Discovering my highly sensitive character trait last year put me on a rollercoaster for a few months. So to imagine for even two seconds that I could belong to another category of so-called "atypical" profiles was almost impossible... And yet... It took me a few months of reading, listening to podcasts and questioning before I came to this question:
AND IF I WAS A SO-CALLED HIGH POTENTIAL ?
I may sound like a complete idiot, but when I wrote to my sister to share my doubts and questions, her answer was without hesitation. "I always said you were gifted!"
When I read her message, a storm broke out inside me. Gifted. I HATE that word. I hate it with a force that disarms me. And that is surely the proof of so many years spent in denial. At school, I already had trouble accepting the label of nerd, so I don't even want to talk about gifted...
And then in gifted, there is the sense of having something more, but also beyond. More intelligent, therefore, but also superior to anyone below that standard of giftedness. My emotions and I were well aware that we were already "too much", so I didn't want anyone to think that I was also "more"...
Also, to be honest, at school I was far from being a genius. It wasn't my knowledge that got me good results but rather the fact that I understood what the teachers expected of us and that I served it to them on a plate. That was my only genius, but I could never have thought that my sense of observation and my perception of others was indeed my intelligence.
THE DISCOVERY
This year, under the advice of two friends, I dug into the subject. I read books, listened to audiobooks, podcasts, with the constant doubt in me of a possible reality of the subject. I recognized myself in most of these writings, but it was finally the book "I think too much" by Christel Petitcollin that made me feel like a slap in the face. Perhaps because she talks about "mental overachievers" or "surefficient mental" in french and avoids the word giftedness, precisely because she talks about the complete rejection of this word by the gifted themselves.
She returns to the very activity of the brain of the high potential people. To the very atypical functioning. She talks about the feeling of difference that most high potentials or HPIs try to hide, to conceal in their relationships. She talks about this inner uneasiness that nobody understands, sometimes, not even psychologists if they have not spotted this trait in their patient. She talks about the increased differences between "normopensants" (meaning those in the normal range, 70 to 80% of the population, with linear thinking) and the hyper brains or HIP, with tree-like thinking. She talks about the subject at length, and I believe that it is her straightforwardness and the frankness of her words that finally convinced me.
ACCEPTANCE
However, to be honest, in the last few months I've gone through all kinds of feelings:
ANGER: of not having been spotted as a child and of not having put a word to who I was earlier in my life (apparently it is very common for HPI girls to go unnoticed more than boys, because of the norms imposed by society on little girls)
DECEPTION: I have wasted so many years in a false-self to try in vain to blend in... While I discover today that I will never be like the others.
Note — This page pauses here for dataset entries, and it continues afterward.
the baseline:
==> flow/design.v (excerpt) <==
module pe_tile_new_unq1 (
clk,
config_addr,
config_data,
out_BUS16_S0_T0,
in_BUS16_S0_T0,
out_BUS16_S0_T1,
in_BUS16_S0_T1,
out_BUS16_S0_T2,
in_BUS16_S0_T2,
out_BUS16_S0_T3,
in_BUS16_S0_T3,
out_BUS16_S0_T4,
in_BUS16_S0_T4,
out_BUS16_S1_T0,
in_BUS16_S1_T0,
out_BUS16_S1_T1,
in_BUS16_S1_T1,
out_BUS16_S1_T2,
in_BUS16_S1_T2,
out_BUS16_S1_T3,
in_BUS16_S1_T3,
out_BUS16_S1_T4,
in_BUS16_S1_T4,
out_BUS16_S2_T0,
in_BUS16_S2_T0,
out_BUS16_S2_T1,
in_BUS16_S2_T1,
out_BUS16_S2_T2,
in_BUS16_S2_T2,
out_BUS16_S2_T3,
in_BUS16_S2_T3,
out_BUS16_S2_T4,
in_BUS16_S2_T4,
out_BUS16_S3_T0,
in_BUS16_S3_T0,
out_BUS16_S3_T1,
in_BUS16_S3_T1,
out_BUS16_S3_T2,
in_BUS16_S3_T2,
out_BUS16_S3_T3,
in_BUS16_S3_T3,
out_BUS16_S3_T4,
in_BUS16_S3_T4,
out_BUS1_S0_T0,
in_BUS1_S0_T0,
out_BUS1_S0_T1,
in_BUS1_S0_T1,
out_BUS1_S0_T2,
in_BUS1_S0_T2,
out_BUS1_S0_T3,
in_BUS1_S0_T3,
out_BUS1_S0_T4,
in_BUS1_S0_T4,
out_BUS1_S1_T0,
in_BUS1_S1_T0,
out_BUS1_S1_T1,
in_BUS1_S1_T1,
out_BUS1_S1_T2,
in_BUS1_S1_T2,
out_BUS1_S1_T3,
in_BUS1_S1_T3,
out_BUS1_S1_T4,
in_BUS1_S1_T4,
out_BUS1_S2_T0,
in_BUS1_S2_T0,
out_BUS1_S2_T1,
in_BUS1_S2_T1,
out_BUS1_S2_T2,
in_BUS1_S2_T2,
out_BUS1_S2_T3,
in_BUS1_S2_T3,
out_BUS1_S2_T4,
in_BUS1_S2_T4,
out_BUS1_S3_T0,
in_BUS1_S3_T0,
out_BUS1_S3_T1,
in_BUS1_S3_T1,
out_BUS1_S3_T2,
in_BUS1_S3_T2,
out_BUS1_S3_T3,
in_BUS1_S3_T3,
out_BUS1_S3_T4,
in_BUS1_S3_T4,
reset,
tile_id
);
For scale: about 6400 cells after synthesis, ~550 flip-flops, about 760 I/O pins, ~0.051 mm2 of cells after synthesis.
==> flow/config.mk <==
export PLATFORM = sky130hd
export DESIGN_NAME = pe_tile_new_unq1
export DESIGN_NICKNAME = pe_tile_new_unq1
export VERILOG_FILES = /design/flow/design.v
export SDC_FILE = /design/flow/constraint.sdc
export NUM_CORES = 4
export LEC_CHECK = 0
export CAP_MARGIN = 20
export CORE_MARGIN = 2
export CORE_UTILIZATION = 31
export SLEW_MARGIN = 20
==> flow/constraint.sdc <==
create_clock -name core_clock -period 19.0 [get_ports {clk}]
set_input_delay 3.8000 -clock core_clock [delete_from_list [all_inputs] [get_ports {clk}]]
set_output_delay 3.8000 -clock core_clock [all_outputs]
set_load 0.01 [all_outputs]
run.sh (not shown) runs the stock make flow with config.mk's settings and CLKGATE_MAP_FILE=.
In summary, the baseline completed successfully, with a layout that passed the timing, DRC and antenna checks.
The inputs of the candidate differ from those of the baseline as listed below.
- an added SETUP_SLACK_MARGIN of 2.77
- a change of CORE_UTILIZATION from 31 to 45
- a change of the clock period (ns, I/O delays scaled along) from 19.0 to 10.6
Findings:
Status | the candidate and the baseline | clean except the candidate
Summary of the candidate over the baseline: sequential power increased by about 80% relative to the old numbers, worst setup slack decreased by 2.83 ns relative to the old numbers, worst supply voltage drop on vdd increased by 190% relative to the old numbers.
Looking at number of global-route vias before repair, the candidate sits 13% above the baseline.
The final reports for the candidate and the baseline show leakage power summed over all cells higher in the former.
Count of routing violations after the opening detailed-route iteration: the candidate vs the baseline up 16%
The candidate: worst hold margin higher than the baseline
The baseline → the candidate: power went up by about 140%; final area went up by 0.015 mm2.
Post-CTS repair timing setup buffer count: the candidate vs the baseline up 204

========
## old
pe_tile_new_unq1 again, from the RTL that the note above started with.
export LEC_CHECK = 0
export CAP_MARGIN = 20
export CORE_MARGIN = 2
export CORE_UTILIZATION = 69
export CTS_CLUSTER_DIAMETER = 381
export CTS_CLUSTER_SIZE = 58
export HOLD_SLACK_MARGIN = 0.29
export SETUP_SLACK_MARGIN = 3.75
export SLEW_MARGIN = 20
create_clock -name core_clock -period 14.6 [get_ports {clk}]
Run status, old: aborted in global routing, error GRT-0116
--- input diff old..new ---
- removing SETUP_SLACK_MARGIN (formerly 3.75)
- changing CORE_UTILIZATION from 69 to 45
- removing CTS_CLUSTER_DIAMETER (formerly 381)
- removing HOLD_SLACK_MARGIN (formerly 0.29)
- removing CTS_CLUSTER_SIZE (formerly 58)
- changing the clock period (ns, I/O delays scaled along) from 14.6 to 10.6
--- outcome ---
- Comparing the two runs side by side, new comes out behind old on estimated wirelength of the detail-placed design.
- The boundary pin count on new is in line with that on old.
- Looking only at setup slack after placement, and setting everything else aside, the lower value of old and new goes to new.
- Of the runs old and new, none of them finished clean.
- Tool error GRT-0116 stopped old during global routing; no final results.
- new: flow complete, layout not clean; failing: negative setup slack
- Of old and new, new shows the higher total number of placement rows, with old below it.
- Chip width: new higher than old
- NOTE die size old->new increased by more than half
- Area after detailed placement: new higher than old
- Instance count after placement with tap cells included delta for new relative to old: 1055 higher

========
Starting RTL as in the previous note.
// pe_tile_new_unq1
module pe_tile_new_unq1 (
clk,
config_addr,
config_data,
out_BUS16_S0_T0,
in_BUS16_S0_T0,
out_BUS16_S0_T1,
in_BUS16_S0_T1,
out_BUS16_S0_T2,
in_BUS16_S0_T2,
out_BUS16_S0_T3,
in_BUS16_S0_T3,
out_BUS16_S0_T4,
in_BUS16_S0_T4,
out_BUS16_S1_T0,
in_BUS16_S1_T0,
out_BUS16_S1_T1,
in_BUS16_S1_T1,
out_BUS16_S1_T2,
in_BUS16_S1_T2,
out_BUS16_S1_T3,
in_BUS16_S1_T3,
out_BUS16_S1_T4,
in_BUS16_S1_T4,
out_BUS16_S2_T0,
in_BUS16_S2_T0,
out_BUS16_S2_T1,
in_BUS16_S2_T1,
out_BUS16_S2_T2,
in_BUS16_S2_T2,
out_BUS16_S2_T3,
in_BUS16_S2_T3,
out_BUS16_S2_T4,
in_BUS16_S2_T4,
out_BUS16_S3_T0,
in_BUS16_S3_T0,
out_BUS16_S3_T1,
in_BUS16_S3_T1,
out_BUS16_S3_T2,
in_BUS16_S3_T2,
out_BUS16_S3_T3,
in_BUS16_S3_T3,
out_BUS16_S3_T4,
in_BUS16_S3_T4,
out_BUS1_S0_T0,
in_BUS1_S0_T0,
out_BUS1_S0_T1,
in_BUS1_S0_T1,
out_BUS1_S0_T2,
in_BUS1_S0_T2,
out_BUS1_S0_T3,
in_BUS1_S0_T3,
out_BUS1_S0_T4,
in_BUS1_S0_T4,
out_BUS1_S1_T0,
in_BUS1_S1_T0,
out_BUS1_S1_T1,
in_BUS1_S1_T1,
out_BUS1_S1_T2,
in_BUS1_S1_T2,
out_BUS1_S1_T3,
in_BUS1_S1_T3,
out_BUS1_S1_T4,
in_BUS1_S1_T4,
out_BUS1_S2_T0,
in_BUS1_S2_T0,
out_BUS1_S2_T1,
in_BUS1_S2_T1,
out_BUS1_S2_T2,
in_BUS1_S2_T2,
out_BUS1_S2_T3,
in_BUS1_S2_T3,
out_BUS1_S2_T4,
in_BUS1_S2_T4,
out_BUS1_S3_T0,
in_BUS1_S3_T0,
out_BUS1_S3_T1,
in_BUS1_S3_T1,
out_BUS1_S3_T2,
in_BUS1_S3_T2,
out_BUS1_S3_T3,
in_BUS1_S3_T3,
out_BUS1_S3_T4,
in_BUS1_S3_T4,
reset,
tile_id
);
Settings: LEC_CHECK=0, CAP_MARGIN=20, CORE_MARGIN=2, CORE_UTILIZATION=40, SLEW_MARGIN=20; clock period 19.0 ns.
Then changed:
Settings changed: CORE_UTILIZATION 40 to 57.
Clock period 19.0 ns to 10.6 ns, I/O delays scaled along.
What happened: This time the run ended with an error in global routing, error GRT-0232; die area shrinks by 30%; synthesized area is unchanged; synthesized cell count is unchanged.
Then changed:
Settings changed: ABC_AREA set to 0, CELL_PAD_IN_SITES_GLOBAL_PLACEMENT set to 1, CORE_UTILIZATION 57 to 50, CTS_CLUSTER_SIZE set to 43, GPL_ROUTABILITY_DRIVEN set to 1, HOLD_SLACK_MARGIN set to 0.29, MAX_ROUTING_LAYER set to met5, MIN_ROUTING_LAYER set to met1, PLACE_DENSITY set to 0.43, SETUP_SLACK_MARGIN set to 2.8.
This time the run completed, yet does not pass: setup timing.
Synthesized area is unchanged.
Die size came out higher by 14%.
Synthesized cell count does not change.
Then changed:
Settings changed: ABC_AREA 0 to unset, CELL_PAD_IN_SITES_GLOBAL_PLACEMENT 1 to unset, CORE_UTILIZATION 50 to 57, CTS_CLUSTER_DIAMETER set to 145, CTS_CLUSTER_SIZE 43 to 98, GPL_ROUTABILITY_DRIVEN 1 to unset, HOLD_SLACK_MARGIN 0.29 to unset, MAX_ROUTING_LAYER met5 to unset, MIN_ROUTING_LAYER met1 to unset, PLACE_DENSITY 0.43 to unset, SETUP_SLACK_MARGIN 2.8 to 2.54, TNS_END_PERCENT set to 15.
Outcome: This time the run ended with an error in global routing, error GRT-0232; synthesized cell count does not change; area after synthesis does not change; die area went down by 12%.
Then changed:
Settings changed: CORE_UTILIZATION 57 to 40, CTS_CLUSTER_DIAMETER 145 to unset, CTS_CLUSTER_SIZE 98 to unset, SETUP_SLACK_MARGIN 2.54 to unset, TNS_END_PERCENT 15 to unset.
Effect: The new run finished but failed the layout checks on setup timing; synthesized area does not change; synthesized cell count stays the same; die area came out higher by 42%.
Then changed:
Settings changed: CORE_UTILIZATION 40 to 58.
Result: Now the flow died in global routing on GRT-0116. Area after synthesis does not change. Die area is lower by about 30%. Synthesized cell count does not change.

========
== exp/garnet ==
pe_tile_new_unq1 again, from the RTL that the note above started with.
clock: 15.8 ns
lec_check: 0
abc_area: 0
cap_margin: 20
cell_pad_in_sites_global_placement: 1
core_margin: 2
core_utilization: 57
cts_cluster_size: 43
gpl_routability_driven: 1
hold_slack_margin: 0.08
max_routing_layer: met5
min_routing_layer: met1
slew_margin: 20
STATUS run=exp/garnet STAGES=ALL_DONE FINAL_CHECKS=FAILED CAUSE=setup timing
Setup changes, exp/garnet to exp/indigo
Settings: setting PLACE_DENSITY_LB_ADDON to 0.25 for the first time; changing CORE_UTILIZATION from 57 to 45; changing the clock period (ns, I/O delays scaled along) from 15.8 to 30.2.
Notes after the runs:
Both conditions hold for exp/indigo: the flow ran to the end and the final layout passed the timing, DRC and antenna checks.
On met3 layer usage reported by global route: between exp/garnet and exp/indigo, it ends up higher for exp/garnet.
Between exp/indigo and exp/garnet, it is exp/indigo whose relative contribution of the clock network to total power is higher, by 4.5 points.
Compared with exp/garnet, exp/indigo shows setup slack higher by 6.61 ns.
Between exp/garnet and exp/indigo, internal reg-to-reg setup slack increased.
Clock slew seen by the registers of the worst setup and hold paths essentially unchanged between exp/indigo and exp/garnet.
Final cell area: exp/indigo below exp/garnet
As of exp/indigo, static power due to leakage had fallen by a little under 10% compared to exp/garnet.
On overall fraction of global-route tracks in use: between exp/garnet and exp/indigo, it ends up higher for exp/garnet.
Changes observed in exp/indigo relative to exp/garnet: post-place instance area now sits lower; number of sinks on the clock net about even; overall power after layout has decreased.

========
onyx:
Starting RTL as in the previous note.
Settings: LEC_CHECK=0, CAP_MARGIN=0, CORE_MARGIN=2, CORE_UTILIZATION=70, CTS_CLUSTER_SIZE=58, HOLD_SLACK_MARGIN=-0.09, SETUP_SLACK_MARGIN=3.75, SLEW_MARGIN=20; clock period 14.6 ns.
onyx | ERROR | clock tree synthesis
Modified inputs, willow compared to onyx
--- a/flow/config.mk
+++ b/flow/config.mk
@@ -8 +8 @@
-export CAP_MARGIN = 0
+export CAP_MARGIN = 20
@@ -10 +10 @@
-export CORE_UTILIZATION = 70
+export CORE_UTILIZATION = 58
@@ -12 +11,0 @@
-export HOLD_SLACK_MARGIN = -0.09
[summary]
Diff onyx -> willow: routability congestion estimate from global placement shrank by 0.11, number of instances in the placed design grew by about 3%, cell count after synthesis held steady, register bit total from synthesis held steady, simple-gate share of the synthesized area held steady. As the logs show, willow stopped at global routing after a tool error, so it never reached the end of the flow. onyx never completed, since it errored out during clock tree synthesis. Against onyx as the reference, willow delivers a higher post-placement cell area. On willow: worst setup timing slack at the placement stage is 0.090 ns higher than what onyx gave. onyx fits on a die that is smaller than the die of willow.
Edits applied to the flow inputs when going from willow to pepper:
--- a/flow/config.mk
+++ b/flow/config.mk
@@ -10,3 +10,2 @@
-export CORE_UTILIZATION = 58
-export CTS_CLUSTER_SIZE = 58
-export SETUP_SLACK_MARGIN = 3.75
+export CORE_UTILIZATION = 69
+export CTS_CLUSTER_SIZE = 97
==> flow/constraint.sdc <==
create_clock -name core_clock -period 16.4 [get_ports {clk}]
set_input_delay 3.2800 -clock core_clock [delete_from_list [all_inputs] [get_ports {clk}]]
set_output_delay 3.2800 -clock core_clock [all_outputs]
set_load 0.01 [all_outputs]
### Flow results
Fraction of registers with async set/reset came out exactly the same in pepper and willow. What willow reported for height of the die has to be multiplied by 0.918 to get the figure for pepper. Count of cells resized by post-cts repair in pepper is 556 below willow. Reported for pepper and willow, Yosys chip area turned out identical to the last digit. Of pepper and willow, the higher pre-placement core utilization belongs to pepper. Going from willow to pepper, full die area saw a decrease; total cell area at the placement stage decreased by 9.3% relative to the old numbers. Die width, pepper and willow, lower one = pepper. Relative to willow, pepper improves placed wire-length estimate. NOTE post-placement cell count willow->pepper decreased by a few percent. Status(pepper) = ERROR, stage = global routing. H-tree level count, pepper and willow, higher one = willow.

========
pe_tile_new_unq1 again, from the RTL that the note above started with.
==> flow/design.v (excerpt) <==
module pe_tile_new_unq1 (
clk,
config_addr,
config_data,
out_BUS16_S0_T0,
in_BUS16_S0_T0,
out_BUS16_S0_T1,
in_BUS16_S0_T1,
out_BUS16_S0_T2,
in_BUS16_S0_T2,
out_BUS16_S0_T3,
in_BUS16_S0_T3,
out_BUS16_S0_T4,
in_BUS16_S0_T4,
out_BUS16_S1_T0,
in_BUS16_S1_T0,
out_BUS16_S1_T1,
in_BUS16_S1_T1,
out_BUS16_S1_T2,
in_BUS16_S1_T2,
out_BUS16_S1_T3,
in_BUS16_S1_T3,
out_BUS16_S1_T4,
in_BUS16_S1_T4,
out_BUS16_S2_T0,
in_BUS16_S2_T0,
out_BUS16_S2_T1,
in_BUS16_S2_T1,
out_BUS16_S2_T2,
in_BUS16_S2_T2,
out_BUS16_S2_T3,
in_BUS16_S2_T3,
out_BUS16_S2_T4,
in_BUS16_S2_T4,
out_BUS16_S3_T0,
in_BUS16_S3_T0,
out_BUS16_S3_T1,
in_BUS16_S3_T1,
out_BUS16_S3_T2,
in_BUS16_S3_T2,
out_BUS16_S3_T3,
in_BUS16_S3_T3,
out_BUS16_S3_T4,
in_BUS16_S3_T4,
out_BUS1_S0_T0,
in_BUS1_S0_T0,
out_BUS1_S0_T1,
in_BUS1_S0_T1,
out_BUS1_S0_T2,
in_BUS1_S0_T2,
out_BUS1_S0_T3,
in_BUS1_S0_T3,
out_BUS1_S0_T4,
in_BUS1_S0_T4,
out_BUS1_S1_T0,
in_BUS1_S1_T0,
out_BUS1_S1_T1,
in_BUS1_S1_T1,
out_BUS1_S1_T2,
in_BUS1_S1_T2,
out_BUS1_S1_T3,
in_BUS1_S1_T3,
out_BUS1_S1_T4,
in_BUS1_S1_T4,
out_BUS1_S2_T0,
in_BUS1_S2_T0,
out_BUS1_S2_T1,
in_BUS1_S2_T1,
out_BUS1_S2_T2,
in_BUS1_S2_T2,
out_BUS1_S2_T3,
in_BUS1_S2_T3,
out_BUS1_S2_T4,
in_BUS1_S2_T4,
out_BUS1_S3_T0,
in_BUS1_S3_T0,
out_BUS1_S3_T1,
in_BUS1_S3_T1,
out_BUS1_S3_T2,
in_BUS1_S3_T2,
out_BUS1_S3_T3,
in_BUS1_S3_T3,
out_BUS1_S3_T4,
in_BUS1_S3_T4,
reset,
tile_id
);
Settings: LEC_CHECK=0, ABC_AREA=1, CAP_MARGIN=0, CELL_PAD_IN_SITES_GLOBAL_PLACEMENT=3, CORE_ASPECT_RATIO=0.86, CORE_MARGIN=4, CORE_UTILIZATION=48, CTS_CLUSTER_DIAMETER=77, CTS_CLUSTER_SIZE=46, GPL_TIMING_DRIVEN=0, HOLD_SLACK_MARGIN=-0.07, MAX_ROUTING_LAYER=met5, MIN_ROUTING_LAYER=met2, SLEW_MARGIN=25; clock period 20.0 ns.
The first run never finished: it broke off in global placement without I/O (3_1_place_gp_skip_io).
Change:
- ABC_AREA: 1 -> default
- CAP_MARGIN: 0 -> 20
- CELL_PAD_IN_SITES_GLOBAL_PLACEMENT: 3 -> default
- CORE_ASPECT_RATIO: 0.86 -> default
- CORE_MARGIN: 4 -> 2
- CORE_UTILIZATION: 48 -> 57
- CTS_CLUSTER_DIAMETER: 77 -> default
- CTS_CLUSTER_SIZE: 46 -> default
- GPL_TIMING_DRIVEN: 0 -> default
- HOLD_SLACK_MARGIN: -0.07 -> default
- MAX_ROUTING_LAYER: met5 -> met4
- MIN_ROUTING_LAYER: met2 -> default
- SETUP_SLACK_MARGIN: default -> -1.49
- SLEW_MARGIN: 25 -> 20
This time the run completed and failed the layout checks on negative setup slack.
Synthesized cell count goes down by about a fifth.
Die area came out lower by about a fifth.
Synthesized area came out higher by a few percent.
Change:
- CORE_UTILIZATION: 57 -> 40
- CTS_CLUSTER_SIZE: default -> 82
- GPL_TIMING_DRIVEN: default -> 0
- HOLD_SLACK_MARGIN: default -> -0.07
- MAX_ROUTING_LAYER: met4 -> default
- SETUP_SLACK_MARGIN: -1.49 -> default
- SLEW_MARGIN: 20 -> 25
Effect: The changed run produced a layout that fails on negative setup slack. Sequential share of layout area fell by 0.82 points. Synthesized area stays the same. Synthesized cell count stays the same. Via count grows by a few percent. Non-clock buffer count grows by 414. Total power increases by a little under a tenth.
Change:
- CORE_UTILIZATION: 40 -> 31
- CTS_CLUSTER_SIZE: 82 -> default
- GPL_TIMING_DRIVEN: 0 -> default
- HOLD_SLACK_MARGIN: -0.07 -> default
- SLEW_MARGIN: 25 -> 20
- clock period: 20.0 -> 24.9 ns (I/O delays scaled with it)
The new run completed without violations; via count came out lower by about 11%; critical path depth came out lower by 4; clock skew shrinks by 0.037 ns.
Change:
- CORE_UTILIZATION: 31 -> 68
- CTS_CLUSTER_SIZE: default -> 58
- clock period: 24.9 -> 14.6 ns (I/O delays scaled with it)
Effect: This time the run died in global routing (5_1_grt) on GRT-0232; area after synthesis is unchanged; synthesized cell count stays the same; die area falls by about 54%.
Change:
- CORE_UTILIZATION: 68 -> 40
- CTS_CLUSTER_SIZE: 58 -> default
- clock period: 14.6 -> 20.0 ns (I/O delays scaled with it)
The changed run finished clean.
Die area climbs by 69%.
Synthesized area stays the same.
Synthesized cell count stays the same.
No activity file was given, so power comes from the tool's default toggle rates.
There is some grieving to do.
THE RELIEF: discovering I am an HSP had gently led me on this path but I must confess that there were still moments when I thought "what's wrong with me". Understanding that I simply function differently from most people and that my difference, often pointed out by my ex-partners, is not that unique, has taken a big weight off my shoulders.
ACCEPTANCE: writing this today is the proof. Accepting who I am, becoming one with this sensitivity and this brain that is so overwhelming at times, but finally being able to give myself the freedom to be me.
NOW WHAT ?
In her book, she evokes the continuous need of the HIP to talk about their difference in order to try to be better understood. With an unconscious desire to change the world. For me, in my friendships, I think it has always passed. In my love and family relationships, on the other hand, it always failed. And I think that was the idea behind this blog at the beginning. I wanted to shout my difference to the world and make it accepted by others. But if I believe her book, my quest will be in vain.
She confesses, without filters, that most people will have a block to the very concept of high potential brains. And that they won't feel like discussing it. Not because they don't like me as a person. But simply because their brains feed on facts, more scientific and linear, than the more abstract ones that right brains feed on. (And, obviously, things aren't just white or black. You could be a very curious "normopensants" ready to dig into deep conversation or a HIP person refusing to talk about those) But in the end, you know what? That's okay, it's actually quite good. It takes all kinds to make a world, right?
And then, after all these journeys, all these years of doubts and questions, I think I finally found the last piece of the puzzle that was missing. The one of reconciliation. With myself and with the world...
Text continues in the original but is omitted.